Dengue fever is an acute febrile disease caused by any of the four existing dengue virus serotypes (DENV1,2,3,4).
● Dengue is found worldwide in tropical and sub-tropical regions, mostly in urban and semi-urban areas. It is endemic in about 100 countries, including in tropical areas of Africa.
● Dengue virus is primarily transmitted to humans through the bites of infected Aedes species mosquitoes (Ae. aegypti and Ae. albopictus).
● Most dengue infections are asymptomatic (~75%). Symptomatic patients usually present with a mild febrile illness and the most common signs and symptoms include nausea, vomiting, rash, aches and pains, and minor bleeding.
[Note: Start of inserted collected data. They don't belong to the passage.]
$ cat config.mk
export PLATFORM = sky130hd
export DESIGN_NAME = ctl_decoder
export DESIGN_NICKNAME = d
export VERILOG_FILES = /design/src/rtl/ctl_pkg.sv /design/src/rtl/ctl_main_dec.sv /design/src/rtl/ctl_alu_dec.sv /design/src/rtl/ctl_decoder.sv
export SDC_FILE = /design/constraint.sdc
export NUM_CORES = 1
export LEC_CHECK = 0
export CAP_MARGIN = 15
export CORE_AREA = 3 3 40 42
export DETAILED_ROUTE_END_ITERATION = 10
export DIE_AREA = 0 0 43 45
export DONT_BUFFER_PORTS = 1
export PLACE_DENSITY = 0.3
export SLEW_MARGIN = 20
export SYNTH_ARGS = -nofsm -noshare
export SYNTH_HDL_FRONTEND = slang
export SYNTH_HIERARCHICAL = 1
export SYNTH_SLANG_ARGS = --single-unit
$ cat constraint.sdc
create_clock -name vclk -period 1.95
set_input_delay 0 -clock vclk [all_inputs]
set_output_delay 0 -clock vclk [all_outputs]
set_load 0.01 [all_outputs]
$ cat src/rtl/ctl_pkg.sv
package ctl_pkg;
  localparam int OP_W = 6;
  localparam int FN_W = 6;
  localparam int AC_W = 4;
  localparam int SEL_W = 4;  // function bits that carry the selection

  localparam logic [OP_W-1:0] OPC_RTYPE = 6'd0;
  localparam logic [OP_W-1:0] OPC_JMP   = 6'd2;
  localparam logic [OP_W-1:0] OPC_BEQ   = 6'd4;
  localparam logic [OP_W-1:0] OPC_LOAD  = 6'd35;
  localparam logic [OP_W-1:0] OPC_STORE = 6'd43;

  localparam logic [SEL_W-1:0] FN_ADD = 4'b0000;
  localparam logic [SEL_W-1:0] FN_SUB = 4'b0010;
  localparam logic [SEL_W-1:0] FN_AND = 4'b0100;
  localparam logic [SEL_W-1:0] FN_OR  = 4'b0101;
  localparam logic [SEL_W-1:0] FN_SLT = 4'b1010;

  localparam logic [AC_W-1:0] AC_AND = 4'b0000;
  localparam logic [AC_W-1:0] AC_OR  = 4'b0001;
  localparam logic [AC_W-1:0] AC_ADD = 4'b0010;
  localparam logic [AC_W-1:0] AC_SUB = 4'b0110;
  localparam logic [AC_W-1:0] AC_SLT = 4'b0111;

  typedef enum logic [1:0] {
    AO_ADD = 2'b00,
    AO_SUB = 2'b01,
    AO_FN  = 2'b10
  } aluop_e;

  typedef struct packed {
    logic   dst_rd;
    logic   b_imm;
    logic   wb_mem;
    logic   reg_we;
    logic   mem_re;
    logic   mem_we;
    logic   br;
    logic   jmp;
    aluop_e aluop;
  } ctl_t;
endpackage

$ cat src/rtl/ctl_main_dec.sv
module ctl_main_dec
  import ctl_pkg::*;
#(
  parameter int OPW = OP_W
) (
  input  logic [OPW-1:0] op_code,
  output ctl_t           ctl
);
  always_comb begin
    ctl       = '0;
    ctl.aluop = AO_ADD;
    unique case (op_code)
      OPC_RTYPE: begin
        ctl.dst_rd = 1'b1;
        ctl.reg_we = 1'b1;
        ctl.aluop  = AO_FN;
      end
      OPC_LOAD: begin
        ctl.b_imm  = 1'b1;
        ctl.wb_mem = 1'b1;
        ctl.reg_we = 1'b1;
        ctl.mem_re = 1'b1;
      end
      OPC_STORE: begin
        ctl.b_imm  = 1'b1;
        ctl.mem_we = 1'b1;
      end
      OPC_BEQ: begin
        ctl.br    = 1'b1;
        ctl.aluop = AO_SUB;
      end
      OPC_JMP: begin
        ctl.jmp = 1'b1;
      end
      default: begin
        ctl       = '0;
        ctl.aluop = AO_ADD;
      end
    endcase
  end
endmodule

$ cat src/rtl/ctl_alu_dec.sv
module ctl_alu_dec
  import ctl_pkg::*;
#(
  parameter int FNW = FN_W,
  parameter int ACW = AC_W
) (
  input  aluop_e         aluop,
  input  logic [FNW-1:0] fn_code,
  output logic [ACW-1:0] alu_ctl
);
  localparam int SW = SEL_W;

  logic [SW-1:0]  sel;
  logic [FNW-1:0] unused_fn;

  assign sel       = fn_code[SW-1:0];
  assign unused_fn = fn_code;

  always_comb begin
    alu_ctl = AC_ADD;
    if (aluop[1]) begin
      unique case (sel)
        FN_ADD:  alu_ctl = AC_ADD;
        FN_SUB:  alu_ctl = AC_SUB;
        FN_AND:  alu_ctl = AC_AND;
        FN_OR:   alu_ctl = AC_OR;
        FN_SLT:  alu_ctl = AC_SLT;
        default: alu_ctl = AC_ADD;
      endcase
    end else if (aluop[0]) begin
      alu_ctl = AC_SUB;
    end else begin
      alu_ctl = AC_ADD;
    end
  end
endmodule

$ cat src/rtl/ctl_decoder.sv
module ctl_decoder
  import ctl_pkg::*;
(
  input  logic [5:0] op_code,
  input  logic [5:0] fn_code,
  output logic       dst_sel_rd,
  output logic       alu_b_imm,
  output logic       wb_from_mem,
  output logic       reg_we,
  output logic       mem_re,
  output logic       mem_we,
  output logic       br_en,
  output logic       jmp_en,
  output logic [3:0] alu_ctl
);
  ctl_t ctl;

  ctl_main_dec #(.OPW(OP_W)) i_main (
    .op_code (op_code),
    .ctl     (ctl)
  );

  ctl_alu_dec #(.FNW(FN_W), .ACW(AC_W)) i_alu (
    .aluop   (ctl.aluop),
    .fn_code (fn_code),
    .alu_ctl (alu_ctl)
  );

  assign dst_sel_rd  = ctl.dst_rd;
  assign alu_b_imm   = ctl.b_imm;
  assign wb_from_mem = ctl.wb_mem;
  assign reg_we      = ctl.reg_we;
  assign mem_re      = ctl.mem_re;
  assign mem_we      = ctl.mem_we;
  assign br_en       = ctl.br;
  assign jmp_en      = ctl.jmp;
endmodule

==> results of run 1 <==
==> area by class of cell <==
cell class                 instances  area [um2]  share of cell area
tap                               15        18.8               0.105
multi-input combinational         20         160               0.895
==> logic make-up (layout without fill, tap and decap cells) <==
kind of cell           after synthesis  after routing  synth area share
other                                1              1            0.0205
buffers and inverters                3              0             0.123
AO/OA/AOI/OAI                        2              2             0.137
multiplexers                         1              1            0.0616
AND/OR/NAND/NOR                     16             16             0.658
==> how the worst max path moves through the flow <==
stage / endpoint / slack (ns) / cells past startpoint
2_1_floorplan: alu_ctl[2] / 0.74 / 3
3_3_place_gp: alu_ctl[2] / 0.63 / 3
3_5_place_dp: alu_ctl[2] / 0.63 / 3
4_1_cts: alu_ctl[2] / 0.62 / 3
5_1_grt: alu_ctl[2] / 0.57 / 3
6_report: alu_ctl[2] / 0.64 / 3
==> layer usage <==
layer	wire length [um]	vias to the layer above	part of all wire	track usage
li1	-	84	-	-
met1	169	80	0.35	0.0524
met2	212	17	0.44	0.0838
met3	103	0	0.21	0.0279
met4	0	0	0	0
met5	0	-	0	0
==> per-stage QoR <==
step / cells / utilization / worst slack, ns
after floorplan: 23 / - / 0.739
after global placement: 35 / 0.139 / 0.633
after detailed placement: 35 / 0.139 / 0.634
after CTS: 35 / 0.139 / 0.623
after global routing: 35 / 0.139 / 0.575
final: 35 / 0.139 / 0.638
==> power by group through the flow <==
| stage | logic, uW | clock network (uW) | registers [uW] |
|---|---|---|---|
| floorplan | 13.3 | 0 | 0 |
| global placement | 12.0 | 0 | 0 |
| detailed placement | 12.2 | 0 | 0 |
| CTS | 12.3 | 0 | 0 |
| global route | 13.2 | 0 | 0 |
| finish | 12.2 | 0 | 0 |
==> placed cells by master, fill, tap and decap left out, drive strengths merged <==
cell     n
a2111oi  1
nand3    1
nand4b   1
or3      1
conb     1
nand2    1
nor3     4
nor2     1
mux2     1
a32o     1
or4b     1
nor3b    4
and2     1
or4      1
==> metrics.yaml, run 1 <==
synth:
  yosys.cell_types.count: 16
  syn_area_um2: 183
  syn_nets: 35
  synth_area_leaders: "nor3b_2 21%, buf_4 12%, nor3_1 11%"
  post-synth-top-count-cell: "nor3_1"
  yosysWarnings: 6
  syn_avg_cell_area_um2: 7.94
  yosysSeqAreaShare: 0
  yosys.area.top_type: "nor3b_2"
  ys_top_cells_by_count: "4 x nor3_1, 3 x buf_4, 3 x nor3b_2"
  synth.top_cell.area_share: 0.205
  syn-instance-count: 23
final_layout:
  antenna_cells: 0
  final_area_um2: 179
  n_sequential_cell: 0
  nClkBuffers: 0
  fill_cells: 150
  syn_to_final_growth_pct: -2.05
  regArea_um2: 0
  finalNetCount: 34
  drive_above_1_share: 0.300
min_path:
  hp-class: "primary input to output pin"
  min-delay-start: "op_code[4]"
  min_to: "reg_we"
  min_path_cells: 1
timing:
  slew_viol_final: 0
  rsz0062_at_grt: "false"
  setup_tns_ns: 0
  hold_violations: 0
  period_share: 0.673
  hold_slack_ns: 0.0317
  relSlewSlack: 0.563
  clock.fmax_ghz: 0.762
  period_needed_ns: 1.31
  worst_pin_slew_ns: 0.650
  setup_viol: 0
setup_path:
  cp_max_fo: 5
  cp_slowest_cell: "or4_4"
  worstPathCellList: "or4_4 > nor3_1 > mux2_2"
  cp_top_family: "simple AND/OR/NAND/NOR gates"
  cpPeakStageDelay_ns: 0.54
  cp.required_ns: 1.95
  startpoint: "op_code[5]"
  criticalPathCategory: "primary input to output pin"
  start_kind: "primary input"
  crit_buf_inv: 0
  worstSetupEndpointType: "output pin"
  arrival_ns: 1.31
power_and_ir_drop:
  irDropWorstVdd_v: 0.0000181
  p_leak_uw: 0.0000369
  sw_frac_of_total: 0.468
  power.total_uw: 12.2
  clockPowerShare: 0
  intPower_uw: 6.49
  power_frac_comb: 1.000
  p_seq_frac: 0
  p_switching_uw: 5.70
  powerDensity_nw_per_um2: 68.2
grt:
  grt-ovfl-total: 0
  grt_pass1_wl_um: 765
  track_usage: 0.0473
  first_global_vias: 174
  grt_start_max_net_pins: 9
  antenna_found_initial: 0
clock_tree:
  ctsResizeCount: 0
  cts_hold_buf: 0
  post-cts-setup-buffer-count: 0
run:
  maxCapViolCount: 0
route:
  vias_per_cell: 5.17
  wl_um: 485
  first_pass_iters: 3
  dr_total_vias: 181
  wl_per_cell_um: 13.9
  drt_iter0_markers: 2
  drc: 0
  drtAntennaViolNets: 0
floorplanning:
  core-area_um2: 1280
  die_area_um2: 1940
  pin_count: 24
  die_y_um: 45
  initial_utilization: 0.142
  rows: 13
  die_w_um: 43
outcome:
  status: "complete, no violations"
placed_design:
  io_buffers: 0
  gp_congestion: 0.575
  placed_cell_area_um2: 179
No activity file was read; power rests on OpenSTA's default activity.
==> inputs of run 2 (changes only) <==
--- a/config.mk
+++ b/config.mk
@@ -5,6 +5,7 @@
 export SDC_FILE = /design/constraint.sdc
 export NUM_CORES = 1
 export LEC_CHECK = 0
+export ABC_AREA = 1
 export CAP_MARGIN = 15
 export CORE_AREA = 3 3 40 42
 export DETAILED_ROUTE_END_ITERATION = 10
==> constraint.sdc (replaced) <==
create_clock -name vclk -period 1.3
set_input_delay 0 -clock vclk [all_inputs]
set_output_delay 0 -clock vclk [all_outputs]
set_load 0.01 [all_outputs]
==> metrics.yaml, run 2 <==
outcome:
  status: "complete, no violations"
final_layout:
  drive_above_1_share: 0.0250  # -0.275
  final_util: 0.144  # +0.00487
  finalNetCount: 54  # +59%
  syn_to_final_growth_pct: -1.99  # about the same
  antenna_cells: 0  # unchanged
  final_area_um2: 185  # +3.5%
  regArea_um2: 0  # unchanged
  nClkBuffers: 0  # unchanged
  layout_common_cells: "11 x nand2_1, 11 x nor2_1, 10 x inv_1"
  n_sequential_cell: 0  # unchanged
grt:
  grt_pass1_wl_um: 765  # unchanged
  grt_util_met1: 0.0619  # +0.00952
  grt_start_max_net_pins: 5  # -4
  grt-ovfl-total: 0  # unchanged
  use_met2: 0.0868  # +0.00299
  met3_usage: 0.0120  # -0.0159
  first_global_vias: 181  # +4.0%
  antenna_found_initial: 0  # unchanged
  track_usage: 0.0481  # +0.000829
  grt.busiest_layer: "met2"
route:
  dr_total_vias: 213  # +18%
  vias_per_cell: 3.87  # -25%
  wl_per_cell_um: 9.36  # -32%
  wl_um: 515  # +6.2%
  first_pass_iters: 1  # -2
  drtAntennaViolNets: 0  # unchanged
  drt_iter0_markers: 0  # -2
  drc: 0  # unchanged
synth:
  yosysWarnings: 6  # unchanged
  synth_area_leaders: "nand2_1 22%, nor2_1 22%, inv_1 20%"
  yosys.area.top_type: "nand2_1"
  syn_nets: 55  # +57%
  synth.top_cell.area_share: 0.219  # +0.0131
  syn_avg_cell_area_um2: 4.39  # -45%
  yosys.cell_types.count: 10  # -6
  ys_top_cells_by_count: "11 x nand2_1, 11 x nor2_1, 10 x inv_1"
  syn_area_um2: 189  # +3.4%
  syn-instance-count: 43  # +87%
  yosysSeqAreaShare: 0  # unchanged
setup_path:
  worstSetupEndpointType: "output pin"
  cp.required_ns: 1.30  # -0.65 ns
  start_kind: "primary input"
  criticalPathCategory: "primary input to output pin"
  cp_top_family: "simple AND/OR/NAND/NOR gates"
  worstPathCellList: "nor2_1 > nand3_2 > inv_1 > inv_1 > nor2_1 > nand3_1 > nand2_1"
  cp_slowest_cell: "nor2_1"
  arrival_ns: 0.83  # -0.48 ns
  cp_max_fo: 4  # -1
  crit_buf_inv: 2  # +2
  cpPeakStageDelay_ns: 0.23  # -0.31 ns
power_and_ir_drop:
  intPower_uw: 7.87  # +21%
  power.total_uw: 25.9  # +110%
  p_switching_uw: 18.0  # +220%
  clockPowerShare: 0  # unchanged
  p_leak_uw: 0.000124  # +230%
  p_seq_frac: 0  # unchanged
  sw_frac_of_total: 0.696  # +0.229
  powerDensity_nw_per_um2: 140  # +110%
  irDropWorstVdd_v: 0.0000240  # +32%
  power_frac_comb: 1.000  # about the same
floorplanning:
  initial_utilization: 0.147  # +0.00487
  die_area_um2: 1940  # unchanged
  core-area_um2: 1280  # unchanged
  pin_count: 24  # unchanged
  die_w_um: 43  # unchanged
  rows: 13  # unchanged
  die_y_um: 45  # unchanged
placed_design:
  gp_congestion: 0.628  # +9.2%
  placed_cell_area_um2: 185  # +3.5%
  io_buffers: 0  # unchanged
  hpwl_um: 480
timing:
  setup_viol: 0  # unchanged
  rsz0062_at_grt: "false"
  hold_violations: 0  # unchanged
  period_share: 0.638
  slew_viol_final: 0  # unchanged
  hold_slack_ns: 0.0519  # +0.0201 ns
  clock.fmax_ghz: 1.20
  period_needed_ns: 0.830
  setup_tns_ns: 0  # unchanged
run:
  maxCapViolCount: 0  # unchanged
clock_tree:
  post-cts-setup-buffer-count: 0  # unchanged
  cts_hold_buf: 0  # unchanged
  ctsResizeCount: 0  # unchanged
min_path:
  hp-class: "primary input to output pin"
run 2: cell count changes after synthesis, sizes merged, moves of 3 or more:
cell   previous run  this run
inv               0        10
nand2             1        11
nand3             1         4
nor2              1        11
nor3              4         1
nor3b             4         0
run 2: worst paths after layout:
kind | start | cells past startpoint | to
max | op_code[3] | 7 | alu_ctl[0]
min | op_code[2] | 1 | alu_b_imm
run 2: cells by family after synthesis:
kind of cell | share of synthesized area
simple gates | 0.662
other cells | 0.0198
buf+inv | 0.318
run 2: area by class of cell:
class              count  area (um2)
inverters             10        37.5
multi-input cells     30         129
fillers              164        1100
well taps             15        18.8
run 2: per-layer routing:
layer,share of wire,routed length (um)
met5,0,0
met4,0,0
met3,0.074,38
met2,0.50,259
met1,0.42,218
run 2: metrics by stage:
step	cells	setup WS, ns
after floorplan	43	0.620
after global placement	55	0.462
after detailed placement	55	0.456
after CTS	55	0.456
after global routing	55	0.318
final	55	0.470
run 2: power by group through the flow:
| stage | registers [uW] | clock network [uW] | logic [uW] |
|---|---|---|---|
| 4_1_cts | 0 | 0 | 26.3 |
| 2_1_floorplan | 0 | 0 | 25.6 |
| 6_report | 0 | 0 | 25.9 |
| 3_5_place_dp | 0 | 0 | 26.2 |
| 3_3_place_gp | 0 | 0 | 26.1 |
| 5_1_grt | 0 | 0 | 29.9 |
==> inputs of run 3 (changes only) <==
==> constraint.sdc (replaced) <==
create_clock -name vclk -period 0.8
set_input_delay 0 -clock vclk [all_inputs]
set_output_delay 0 -clock vclk [all_outputs]
set_load 0.01 [all_outputs]
==> metrics.yaml, run 3 (synthesized netlist as in run 2, its figures left out) <==
floorplanning:
  die_y_um: 45  # unchanged
  core-area_um2: 1280  # unchanged
  die_area_um2: 1940  # unchanged
  die_w_um: 43  # unchanged
  rows: 13  # unchanged
  initial_utilization: 0.147  # unchanged
  pin_count: 24  # unchanged
timing:
  hold_violations: 0  # unchanged
  setup_tns_ns: 0  # unchanged
  period_share: 0.850
  period_needed_ns: 0.680
  rsz0062_at_grt: "false"
  setup_viol: 0  # unchanged
  clock.fmax_ghz: 1.47
  hold_slack_ns: 0.0499  # -0.00200 ns
  slew_viol_final: 0  # unchanged
final_layout:
  final_util: 0.167  # +0.0234
  finalNetCount: 58  # +7.4%
  nClkBuffers: 0  # unchanged
  final_area_um2: 215  # +16%
  layout_common_cells: "11 x nand2_1, 11 x nor2_1, 10 x inv_1"
  regArea_um2: 0  # unchanged
  antenna_cells: 0  # unchanged
  instances_no_fill: 59  # +7.3%
  n_sequential_cell: 0  # unchanged
  syn_to_final_growth_pct: 13.9
  drive_above_1_share: 0.114  # +0.0886
setup_path:
  critPathCapture: "alu_ctl[0]"
  cp.required_ns: 0.80  # -0.50 ns
  criticalPathCategory: "primary input to output pin"
  start_kind: "primary input"
  arrival_ns: 0.68  # -0.15 ns
  cp_max_fo: 3  # -1
  startpoint: "op_code[0]"
  worstSetupEndpointType: "output pin"
outcome:
  status: "complete, no violations"
route:
  dr_total_vias: 226  # +6.1%
  drtAntennaViolNets: 0  # unchanged
  drt_iter0_markers: 0  # unchanged
  wl_per_cell_um: 8.56  # -8.6%
  first_pass_iters: 1  # unchanged
  drc: 0  # unchanged
  vias_per_cell: 3.83  # -1.1%
  wl_um: 505  # -1.9%
min_path:
  hp-class: "primary input to output pin"
grt:
  grt_pass1_wl_um: 710  # -7.2%
  track_usage: 0.0448  # -0.00332
  first_global_vias: 194  # +7.2%
  grt-ovfl-total: 0  # unchanged
  grt_start_max_net_pins: 5  # unchanged
  antenna_found_initial: 0  # unchanged
clock_tree:
  post-cts-setup-buffer-count: 0  # unchanged
  ctsResizeCount: 0  # unchanged
  cts_hold_buf: 0  # unchanged
placed_design:
  hpwl_um: 486  # +1.3%
  placed_cell_area_um2: 215  # +16%
  dpl.cell_count: 59  # +7.3%
  gp_congestion: 0.619  # -1.4%
  io_buffers: 0  # unchanged
power_and_ir_drop:
  p_leak_uw: 0.000145  # +17%
  powerDensity_nw_per_um2: 235  # +68%
  irDropWorstVdd_v: 0.0000552  # +130%
run:
  maxCapViolCount: 0  # unchanged
[run 3: through the flow]
stage                     power [uW]  worst slack [ns]
after floorplan                 41.6             0.120
after global placement          51.0             0.101
after detailed placement        51.3             0.104
after CTS                       51.6             0.104
after global routing            57.5           0.00654
final                           50.5             0.120
[run 3: layout make-up]
| class | count | area, um2 |
|---|---|---|
| repair buffers | 4 | 30.0 |
| well taps | 15 | 18.8 |
| inverters | 10 | 37.5 |
| multi-input cells | 30 | 129 |
| fillers | 155 | 1070 |
[run 3: critical path, cell delays in order]
cell and delay [ns]:
nor2_1 0.16, nand3_2 0.12, inv_1 0.08, inv_1 0.05, nor2_1 0.08, nand3_1 0.07
nand2_1 0.12
[run 3: report_power, final]
part           total (uW)  internal (uW)  switching [uW]
logic                50.5           19.9            30.6
clock network           0              0               0
registers               0              0               0
[run 3: worst min path at each step]
stage,from,to,slack (ns),cells after the start
final,op_code[2],alu_b_imm,0.05,1
after global routing,op_code[2],alu_b_imm,0.05,1
after CTS,op_code[2],alu_b_imm,0.05,1
after detailed placement,op_code[2],alu_b_imm,0.05,1
after global placement,op_code[2],alu_b_imm,0.05,1
after floorplan,op_code[2],alu_b_imm,0.05,1
[run 3: routing by layer]
metal | up-vias | wire (um) | track usage
li1 | 124 | - | -
met3 | 0 | 31 | 0.00398
met2 | 7 | 274 | 0.0928
met5 | - | 0 | 0
met1 | 95 | 199 | 0.0524
met4 | 0 | 0 | 0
Occasionally, dengue can progress to severe disease, with shock, severe bleeding and organ involvement (heart, liver, brain), and can be fatal.
● Patients with dengue should be monitored for the presence of warning signs (refer to clinical features for warning signs).
● Diagnostic testing to confirm cases involves using real-time or conventional polymerase chain reaction (PCR) and dengue nonstructural protein 1 (NS1) antigen by immunoassay. Serology could also be used if testing is performed >5days from symptom onset.
● Infection with one serotype confers lifelong immunity against that specific serotype, but not the others.
● Dengvaxia is the only vaccine prequalified by the World Health Organization (WHO) against dengue fever. It is recommended for seropositive individuals ages 9 to 45 years.